Run:ai in full AI stack deal with VAST Data

VAST Data is hooking up with AI stack orchestrator Run:ai to provide storage and data infrastructure services for Run:ai’s AI tool chain and framework management for GPUs in a full stack deal.

Processing AI models for training and inference involves much, much more than sending a large data set into a job that the GPUs can process. William Blair analyst Jason Ader has diagrammed some of this complexity to show job stack components from a base infrastructure layer, including storage, up through a data layer, foundation model, middleware, and application layers:

Tool chain diagram from William Blair analyst Jason Ader
Generative AI complexity – a tool chain diagram from William Blair analyst Jason Ader

There are myriad elements at each layer and Run:ai orchestrates them. VAST CEO and co-founder Renen Hallak said in a statement: “We’ve recognized that customers need a more holistic approach to AI operations. Our partnership with Run:ai transcends traditional, disparate AI solutions, integrating all of the components necessary for an efficient AI pipeline. Today’s announcement offers data-intensive organizations across the globe the blueprint to deliver more efficient, effective, and innovative AI operations at scale.”

Run:ai was founded in Tel Aviv, Israel, in 2018 by CEO Omri Geller and CTO Ronen Dar, and has raised $118 million thus far. Their containerized software provides AI optimization and orchestration services, built to let customers train and deploy AI models and get scalable, optimized access to AI compute resources. For example, it provides so-called fractional GPU services in which a GPU is virtualized such that separate AI jobs can share a single physical GPU, in the same way as server virtualization enables separate virtual machines (VMs) to share the same physical CPU.

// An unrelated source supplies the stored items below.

$ cat src/sv/wgs_pkg.sv
// constants, status codes and types of the webster green split unit
// depends on nothing; imported by every module of the block
`default_nettype none
package wgs_pkg;
    localparam int NUM_LINKS   = 24;
    localparam int NUM_PHASES  = 4;
    localparam int LINK_W      = 5;
    localparam int DEMAND_W    = 16;
    localparam int MASK_W      = 24;
    localparam int TIME_W      = 16;
    localparam int RATIO_W     = 18;
    localparam int TOTAL_W     = 20;
    localparam int CFG_IDX_W   = 3;
    localparam int DIV_NUM_W   = 36;
    localparam int DIV_DEN_W   = 18;

    localparam logic [16:0] RATIO_MAX      = 17'd131071;
    localparam logic [17:0] RATIO_NONE     = 18'h30000;   // -1.0 in q2.16
    // round(d * 65536 / 2400) == floor((2048 * d + 37) / 75)
    localparam logic [15:0] RATIO_SAT_DEM  = 16'd4800;    // first demand that saturates
    localparam logic [23:0] RATIO_BIAS     = 24'd37;
    localparam logic [24:0] RECIP_75       = 25'd28633116; // ceil(2^31 / 75)
    localparam logic [18:0] RECIP_5        = 19'd419431;   // ceil(2^21 / 5)
    localparam logic [8:0]  STARTUP_LOSS   = 9'd256;
    localparam logic [11:0] FIXED_OVH2     = 12'd2560;    // twice the 5 s overhead
    localparam logic [14:0] CYCLE_MAX      = 15'd30720;
    localparam logic [16:0] Q_ONE          = 17'd65536;

    localparam logic [1:0] ST_COMPUTED  = 2'd0;
    localparam logic [1:0] ST_ZERO      = 2'd1;
    localparam logic [1:0] ST_OVERLOAD  = 2'd2;
    localparam logic [1:0] ST_INVALID   = 2'd3;

    localparam logic [2:0] CFG_MASK_A    = 3'd0;
    localparam logic [2:0] CFG_MASK_B    = 3'd1;
    localparam logic [2:0] CFG_MASK_C    = 3'd2;
    localparam logic [2:0] CFG_MASK_D    = 3'd3;
    localparam logic [2:0] CFG_RIGHT     = 3'd4;
    localparam logic [2:0] CFG_MIN_GREEN = 3'd5;
    localparam logic [2:0] CFG_AMBER     = 3'd6;
    localparam logic [2:0] CFG_ALL_RED   = 3'd7;

    typedef struct packed {
        logic                 start;
        logic [DIV_NUM_W-1:0] num;
        logic [DIV_DEN_W-1:0] den;
    } div_req_t;
endpackage
`default_nettype wire

$ cat src/sv/wgs_div.sv
// shared unsigned restoring divider, one quotient bit per cycle
// depends on wgs_pkg
`default_nettype none
module wgs_div
    import wgs_pkg::*;
(
    input  wire logic                 clk,
    input  wire logic                 rst_n,
    input  wire div_req_t             req,
    output logic                      done,
    output logic [DIV_NUM_W-1:0]      quot
);
    logic [DIV_NUM_W-1:0] quo_reg, quo_next;
    logic [DIV_DEN_W-1:0] rem_reg, rem_next;
    logic [DIV_DEN_W-1:0] den_reg, den_next;
    logic [5:0]           cnt_reg, cnt_next;
    logic                 done_reg, done_next;
    logic [DIV_DEN_W:0]   shifted;
    logic [DIV_DEN_W:0]   trial;

    always_comb
    begin
        shifted   = {rem_reg, quo_reg[DIV_NUM_W-1]};
        trial     = shifted - {1'b0, den_reg};
        quo_next  = quo_reg;
        rem_next  = rem_reg;
        den_next  = den_reg;
        cnt_next  = cnt_reg;
        done_next = 1'b0;
        if (req.start)
        begin
            quo_next = req.num;
            rem_next = '0;
            den_next = req.den;
            cnt_next = 6'(DIV_NUM_W);
        end
        else if (cnt_reg != 6'd0)
        begin
            if (shifted >= {1'b0, den_reg})
            begin
                rem_next = trial[DIV_DEN_W-1:0];
                quo_next = {quo_reg[DIV_NUM_W-2:0], 1'b1};
            end
            else
            begin
                rem_next = shifted[DIV_DEN_W-1:0];
                quo_next = {quo_reg[DIV_NUM_W-2:0], 1'b0};
            end
            cnt_next  = cnt_reg - 6'd1;
            done_next = (cnt_reg == 6'd1);
        end
    end

    always_ff @(posedge clk or negedge rst_n)
    begin
        if (!rst_n)
        begin
            cnt_reg  <= '0;
            done_reg <= 1'b0;
        end
        else
        begin
            cnt_reg  <= cnt_next;
            done_reg <= done_next;
        end
    end

    always_ff @(posedge clk)
    begin
        quo_reg <= quo_next;
        rem_reg <= rem_next;
        den_reg <= den_next;
    end

    assign done = done_reg;
    assign quot = quo_reg;
endmodule
`default_nettype wire

$ cat src/sv/webster_green_split_unit.sv
// top level of the webster green split unit: link store, sequencer, outputs
// depends on wgs_pkg and wgs_div
`default_nettype none
// demands load one per cycle while busy is low; a request with last_link set
// starts the split computation and busy rises. the sequencer walks the 24
// links: S_RATIO alone for a link green in no phase or a permissive right
// turn, S_RATIO then S_RWAIT for an eligible one (ratio by reciprocal
// multiply, then the phase maxima), then S_LOSS, S_LWAIT and S_CLASS for the
// total, the clearance loss and the classification. a computed split then
// divides for the cycle length on the shared 36-bit divider and, per phase,
// multiplies and divides, skipping the divide for a negative product. a
// zero, negative or overloaded total goes straight to the results. busy
// stays high until the last result is out; results come one per phase, each
// marked by strobe for a single cycle; the receiver cannot stall them, so it
// must take every strobe. the link store is emptied at the end of each
// computation through its valid bits, with no clearing pass. configuration
// writes are always ready and must only be made while idle.
module webster_green_split_unit
    import wgs_pkg::*;
(
    input  wire logic                  clk,
    input  wire logic                  rst_n,
    input  wire logic                  start,
    output logic                       busy,
    input  wire logic [LINK_W-1:0]     link_index,
    input  wire logic [DEMAND_W-1:0]   link_demand,
    input  wire logic                  last_link,
    input  wire logic                  cfg_valid,
    output logic                       cfg_ready,
    input  wire logic [CFG_IDX_W-1:0]  cfg_index,
    input  wire logic [MASK_W-1:0]     cfg_data,
    output logic                       strobe,
    output logic [1:0]                 phase_number,
    output logic [TIME_W-1:0]          green_time,
    output logic [1:0]                 split_status,
    output logic                       last_phase
);
    // sequencer states
    localparam logic [3:0] S_IDLE  = 4'd0;
    localparam logic [3:0] S_RATIO = 4'd1;
    localparam logic [3:0] S_RWAIT = 4'd2;
    localparam logic [3:0] S_LOSS  = 4'd3;
    localparam logic [3:0] S_LWAIT = 4'd4;
    localparam logic [3:0] S_CLASS = 4'd5;
    localparam logic [3:0] S_CYC   = 4'd6;
    localparam logic [3:0] S_CWAIT = 4'd7;
    localparam logic [3:0] S_MUL   = 4'd8;
    localparam logic [3:0] S_SPLIT = 4'd9;
    localparam logic [3:0] S_SWAIT = 4'd10;
    localparam logic [3:0] S_OUT   = 4'd11;

    // configuration registers
    logic [MASK_W-1:0] mask_reg [NUM_PHASES];
    logic [MASK_W-1:0] right_reg;
    logic [TIME_W-1:0] min_green_reg;
    logic [TIME_W-1:0] amber_reg;
    logic [TIME_W-1:0] all_red_reg;

    // link store, valid bits give the cleared value
    logic [DEMAND_W-1:0]  store_reg [NUM_LINKS];
    logic [NUM_LINKS-1:0] valid_reg;

    logic [3:0]                state_reg, state_next;
    logic [LINK_W-1:0]         link_reg, link_next;
    logic [1:0]                phase_reg, phase_next;
    logic signed [RATIO_W-1:0] best_reg [NUM_PHASES];
    logic signed [RATIO_W-1:0] best_next [NUM_PHASES];
    logic signed [TOTAL_W-1:0] y_reg, y_next;
    logic [2:0]                active_reg, active_next;
    logic [16:0]               loss_reg, loss_next;
    logic [16:0]               ratio_reg, ratio_next;
    logic signed [17:0]        eff_reg, eff_next;
    logic signed [35:0]        prod_reg, prod_next;
    logic [TIME_W-1:0]         green_reg [NUM_PHASES];
    logic [TIME_W-1:0]         green_next [NUM_PHASES];
    logic [1:0]                mode_reg, mode_next;
    logic                      bad_reg, bad_next;

    div_req_t             div_req;
    logic                 div_done;
    logic [DIV_NUM_W-1:0] div_quot;

    logic [MASK_W-1:0]     elig [NUM_PHASES];
    logic [MASK_W-1:0]     any_elig;
    logic [DEMAND_W-1:0]   cur_demand;
    logic [23:0]           ratio_num;
    logic [48:0]           ratio_prod;
    logic [16:0]           link_ratio;
    logic [17:0]           chg_sum;
    logic [36:0]           chg_prod;
    logic                  in_req;
    logic                  last_phase_w;
    logic signed [TOTAL_W-1:0] y_sum;
    logic [2:0]            active_sum;
    logic [16:0]           y_room;
    logic [18:0]           num2;
    logic [14:0]           cycle_len;

    wgs_div u_div (
        .clk   (clk),
        .rst_n (rst_n),
        .req   (div_req),
        .done  (div_done),
        .quot  (div_quot)
    );

    assign in_req    = start && !busy;
    assign cfg_ready = 1'b1;

    // configuration writes
    always_ff @(posedge clk or negedge rst_n)
    begin
        if (!rst_n)
        begin
            for (int p = 0; p < NUM_PHASES; p++)
            begin
                mask_reg[p] <= '0;
            end
            right_reg     <= '0;
            min_green_reg <= 16'd1280;
            amber_reg     <= 16'd768;
            all_red_reg   <= 16'd512;
        end
        else if (cfg_valid && cfg_ready)
        begin
            unique case (cfg_index)
                CFG_MASK_A:    mask_reg[0]   <= cfg_data;
                CFG_MASK_B:    mask_reg[1]   <= cfg_data;
                CFG_MASK_C:    mask_reg[2]   <= cfg_data;
                CFG_MASK_D:    mask_reg[3]   <= cfg_data;
                CFG_RIGHT:     right_reg     <= cfg_data;
                CFG_MIN_GREEN: min_green_reg <= cfg_data[TIME_W-1:0];
                CFG_AMBER:     amber_reg     <= cfg_data[TIME_W-1:0];
                CFG_ALL_RED:   all_red_reg   <= cfg_data[TIME_W-1:0];
                default: ;
            endcase
        end
    end

    // store write on an accepted request, index beyond the links is dropped
    always_ff @(posedge clk)
    begin
        if (in_req && (link_index < LINK_W'(NUM_LINKS)))
        begin
            store_reg[link_index] <= link_demand;
        end
    end

    always_ff @(posedge clk or negedge rst_n)
    begin
        if (!rst_n)
        begin
            valid_reg <= '0;
        end
        else if (state_reg == S_OUT && phase_reg == 2'(NUM_PHASES - 1))
        begin
            // computation finished: store reads as empty again
            valid_reg <= '0;
        end
        else if (in_req && (link_index < LINK_W'(NUM_LINKS)))
        begin
            valid_reg[link_index] <= 1'b1;
        end
    end

    // links green in a phase and not a permissive right turn
    always_comb
    begin
        any_elig = '0;
        for (int p = 0; p < NUM_PHASES; p++)
        begin
            elig[p]  = mask_reg[p] & ~right_reg;
            any_elig = any_elig | elig[p];
        end
    end

    assign cur_demand = valid_reg[link_reg] ? store_reg[link_reg] : '0;

    // round(demand * 65536 / 2400) by reciprocal multiply, exact below saturation
    assign ratio_num  = {cur_demand[12:0], 11'd0} + RATIO_BIAS;
    assign ratio_prod = ratio_num * RECIP_75;
    assign link_ratio = (cur_demand >= RATIO_SAT_DEM) ? RATIO_MAX : ratio_prod[47:31];

    // round(0.2 * change) as (change + 2) / 5, reciprocal multiply
    assign chg_sum  = 18'(amber_reg) + 18'(all_red_reg) + 18'd2;
    assign chg_prod = chg_sum * RECIP_5;

    // total ratio and count of phases with a nonzero ratio
    always_comb
    begin
        y_sum      = '0;
        active_sum = '0;
        for (int p = 0; p < NUM_PHASES; p++)
        begin
            y_sum = y_sum + TOTAL_W'(best_reg[p]);
            if (best_reg[p] != '0)
            begin
                active_sum = active_sum + 3'd1;
            end
        end
    end

    assign y_room    = Q_ONE - y_reg[16:0];
    assign num2      = 19'(3 * loss_reg) + 19'(FIXED_OVH2);
    assign cycle_len = (div_quot > DIV_NUM_W'(CYCLE_MAX)) ? CYCLE_MAX : div_quot[14:0];
    assign last_phase_w = (phase_reg == 2'(NUM_PHASES - 1));

    // sequencer
    always_comb
    begin
        state_next  = state_reg;
        link_next   = link_reg;
        phase_next  = phase_reg;
        y_next      = y_reg;
        active_next = active_reg;
        loss_next   = loss_reg;
        ratio_next  = ratio_reg;
        eff_next    = eff_reg;
        prod_next   = prod_reg;
        mode_next   = mode_reg;
        bad_next    = bad_reg;
        for (int p = 0; p < NUM_PHASES; p++)
        begin
            best_next[p]  = best_reg[p];
            green_next[p] = green_reg[p];
        end
        div_req.start = 1'b0;
        div_req.num   = '0;
        div_req.den   = '0;

        unique case (state_reg)
            S_IDLE:
            begin
                if (in_req && last_link)
                begin
                    link_next = '0;
                    bad_next  = 1'b0;
                    for (int p = 0; p < NUM_PHASES; p++)
                    begin
                        best_next[p] = RATIO_NONE;
                    end
                    state_next = S_RATIO;
                end
            end
            S_RATIO:
            begin
                if (any_elig[link_reg])
                begin
                    ratio_next = link_ratio;
                    state_next = S_RWAIT;
                end
                else if (link_reg == LINK_W'(NUM_LINKS - 1))
                begin
                    state_next = S_LOSS;
                end
                else
                begin
                    link_next = link_reg + LINK_W'(1);
                end
            end
            S_RWAIT:
            begin
                for (int p = 0; p < NUM_PHASES; p++)
                begin
                    if (elig[p][link_reg] && ($signed({1'b0, ratio_reg}) > best_reg[p]))
                    begin
                        best_next[p] = $signed({1'b0, ratio_reg});
                    end
                end
                if (link_reg == LINK_W'(NUM_LINKS - 1))
                begin
                    state_next = S_LOSS;
                end
                else
                begin
                    link_next  = link_reg + LINK_W'(1);
                    state_next = S_RATIO;
                end
            end
            S_LOSS:
            begin
                y_next      = y_sum;
                active_next = active_sum;
                // per-phase loss: 1 s start-up plus the clearance share
                loss_next   = 17'(STARTUP_LOSS) + {1'b0, chg_prod[36:21]};
                state_next  = S_LWAIT;
            end
            S_LWAIT:
            begin
                loss_next  = 17'(loss_reg * 17'(active_reg));
                state_next = S_CLASS;
            end
            S_CLASS:
            begin
                phase_next = '0;
                if (y_reg < 0)
                begin
                    mode_next  = ST_INVALID;
                    state_next = S_OUT;
                end
                else if (y_reg == '0)
                begin
                    mode_next  = ST_ZERO;
                    state_next = S_OUT;
                end
                else if (y_reg >= $signed(TOTAL_W'(Q_ONE)))
                begin
                    mode_next  = ST_OVERLOAD;
                    state_next = S_OUT;
                end
                else
                begin
                    mode_next  = ST_COMPUTED;
                    state_next = S_CYC;
                end
            end
            S_CYC:
            begin
                // cycle = round(num2 * 65536 / (2 * (1 - y)))
                div_req.start = 1'b1;
                div_req.num   = {1'b0, num2, 16'd0} + DIV_NUM_W'(y_room);
                div_req.den   = {y_room, 1'b0};
                state_next    = S_CWAIT;
            end
            S_CWAIT:
            begin
                if (div_done)
                begin
                    eff_next   = $signed({3'd0, cycle_len}) - $signed({1'b0, loss_reg});
                    phase_next = '0;
                    state_next = S_MUL;
                end
            end
            S_MUL:
            begin
                prod_next  = best_reg[phase_reg] * eff_reg;
                state_next = S_SPLIT;
            end
            S_SPLIT:
            begin
                if (prod_reg < 0)
                begin
                    bad_next = 1'b1;
                    if (last_phase_w)
                    begin
                        mode_next  = ST_INVALID;
                        phase_next = '0;
                        state_next = S_OUT;
                    end
                    else
                    begin
                        phase_next = phase_reg + 2'd1;
                        state_next = S_MUL;
                    end
                end
                else
                begin
                    // round half away from zero of prod / y
                    div_req.start = 1'b1;
                    div_req.num   = prod_reg[DIV_NUM_W-1:0] + DIV_NUM_W'(y_reg[16:1]);
                    div_req.den   = DIV_DEN_W'(y_reg[16:0]);
                    state_next    = S_SWAIT;
                end
            end
            S_SWAIT:
            begin
                if (div_done)
                begin
                    if (div_quot == '0)
                    begin
                        green_next[phase_reg] = min_green_reg;
                    end
                    else if (div_quot > DIV_NUM_W'(16'hFFFF))
                    begin
                        green_next[phase_reg] = 16'hFFFF;
                    end
                    else
                    begin
                        green_next[phase_reg] = div_quot[TIME_W-1:0];
                    end
                    if (last_phase_w)
                    begin
                        if (bad_reg)
                        begin
                            mode_next = ST_INVALID;
                        end
                        phase_next = '0;
                        state_next = S_OUT;
                    end
                    else
                    begin
                        phase_next = phase_reg + 2'd1;
                        state_next = S_MUL;
                    end
                end
            end
            S_OUT:
            begin
                if (last_phase_w)
                begin
                    phase_next = '0;
                    state_next = S_IDLE;
                end
                else
                begin
                    phase_next = phase_reg + 2'd1;
                end
            end
            default:
            begin
                state_next = S_IDLE;
            end
        endcase
    end

    always_ff @(posedge clk or negedge rst_n)
    begin
        if (!rst_n)
        begin
            state_reg <= S_IDLE;
            link_reg  <= '0;
            phase_reg <= '0;
            mode_reg  <= ST_COMPUTED;
            bad_reg   <= 1'b0;
            for (int p = 0; p < NUM_PHASES; p++)
            begin
                best_reg[p] <= '0;
            end
            y_reg     <= '0;
        end
        else
        begin
            state_reg <= state_next;
            link_reg  <= link_next;
            phase_reg <= phase_next;
            mode_reg  <= mode_next;
            bad_reg   <= bad_next;
            for (int p = 0; p < NUM_PHASES; p++)
            begin
                best_reg[p] <= best_next[p];
            end
            y_reg     <= y_next;
        end
    end

    // datapath registers
    always_ff @(posedge clk)
    begin
        active_reg <= active_next;
        loss_reg   <= loss_next;
        ratio_reg  <= ratio_next;
        eff_reg    <= eff_next;
        prod_reg   <= prod_next;
        for (int p = 0; p < NUM_PHASES; p++)
        begin
            green_reg[p] <= green_next[p];
        end
    end

    // result ports, one phase per cycle during the output burst
    assign busy         = (state_reg != S_IDLE);
    assign strobe       = (state_reg == S_OUT);
    assign phase_number = phase_reg;
    assign last_phase   = strobe && last_phase_w;
    assign split_status = mode_reg;
    always_comb
    begin
        case (mode_reg)
            ST_COMPUTED: green_time = green_reg[phase_reg];
            ST_ZERO:     green_time = min_green_reg;
            default:     green_time = '0;
        endcase
    end
endmodule
`default_nettype wire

Geller said: “A key challenge in the market is providing equitable access to compute resources for diverse data science teams. Our collaboration with VAST emphasizes unlocking the maximum performance potential within complex AI infrastructures and greatly extends visibility and data management across the entire AI pipeline.”

VAST and Run:ai say the joint offer will include:

  • Full-Stack Visibility for Resource and Data Management encompassing compute, networking, storage, and workload management across AI operations.
  • Cloud Service Provider-Ready Infrastructure with a CSP blueprint to deploy and manage AI cloud environments efficiently across a single shared infrastructure, with a Zero Trust approach to compute and data isolation.
  • Optimized End-to-End AI Pipelines from multi-protocol ingest to data processing to model training and inferencing, using Nvidia RAPIDS Accelerator for Apache Spark, as well as other AI frameworks and libraries available with the Nvidia AI Enterprise software platform for development and deployment of production-grade AI applications with the VAST DataBase enabling data pre-processing.
  • Simple AI Deployment and Infrastructure Management with fair-share scheduling to allow users to share clusters of GPUs without memory overflows or processing clashes, paired with simplified multi-GPU distributed training. The VAST DataSpace enables data access across geographies and multi-cloud environments, providing encryption, access-based controls, and data security. 

This partnership will tend to encourage VAST customers to use Run:ai, and Run:ai users to consider storing their data on VAST. It’s a deal that should be attractive to CSPs looking to provide AI training and inferencing services as well.

VAST plus Run:ai blueprints, solution briefs, and demos will be available at Nvidia GTC 2024, booth #1424.